Photos by Allison Andres

What do a still–thriving, ’90s-era band, high-end, circus performers a Native-American dance, and an unparalleled, 1950’s toy-turned-fad have in common? You guessed it: hoops!

Four years ago, a few, local women founded Napa Hoopers, a play group for hoop dance, exercise, body flow and circus–arts-enthusiasts, as well as an easy and joyful place for anyone who is interested in enjoyable, healthy, body movement. The group meets regularly, and hosts monthly hoop jams.

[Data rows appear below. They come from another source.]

==> config.mk <==
export PLATFORM = sky130hd
export DESIGN_NAME = gmt_cell
export DESIGN_NICKNAME = d
export VERILOG_FILES = /design/src/rtl/gmt_pkg.sv /design/src/rtl/gmt_cell.sv
export SDC_FILE = /design/constraint.sdc
export NUM_CORES = 1
export LEC_CHECK = 0
export BUFFER_PORTS_ARGS = -buffer_cell sky130_fd_sc_hd__buf_2
export CAP_MARGIN = 20
export CORE_AREA = 2 2 294 296
export DETAILED_ROUTE_END_ITERATION = 7
export DIE_AREA = 0 0 296 298
export GPL_ROUTABILITY_DRIVEN = 0
export PLACE_DENSITY = 0.52
export SYNTH_ARGS = -nofsm -noshare
export SYNTH_HDL_FRONTEND = slang
export SYNTH_SLANG_ARGS = --single-unit
==> constraint.sdc <==
create_clock -name clk -period 10 [get_ports clk]
set_input_delay 0 -clock clk [delete_from_list [all_inputs] [get_ports clk]]
set_output_delay 0 -clock clk [all_outputs]
set_load 0.02 [all_outputs]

“Hoops have an accessibility that many forms of exercise lack. Hooping makes you feel like a kid – again! It’s hard to not laugh and smile while you’re hooping. Many hoopers, and even newcomers that participate in our monthly jams, have fond memories of hooping as a child, and it’s great to bring those back to the surface,” said Lilea Duran, Napa Hoopers Co-founder, hoop dance instructor, and performer.

Many of us remember hula hoops from our childhood; others may recall the intricate and purposeful hoop dances of some Native American tribes; more recently, the independent band, The String Cheese Incident threw hoops into their crowded, live-concert audiences

in the mid-90’s, sparking a more–recent, hooping trend. Eventually, hooping at large music festivals, such as Burning Man and Coachella, and also recently spotted at BottleRock ensued. “Hoops are inexpensive to make or to purchase; they’re portable, so you can hoop at home, at a friend’s house, or at a local park,” reports Duran. Hoops are obviously appropriate for the live music scene too.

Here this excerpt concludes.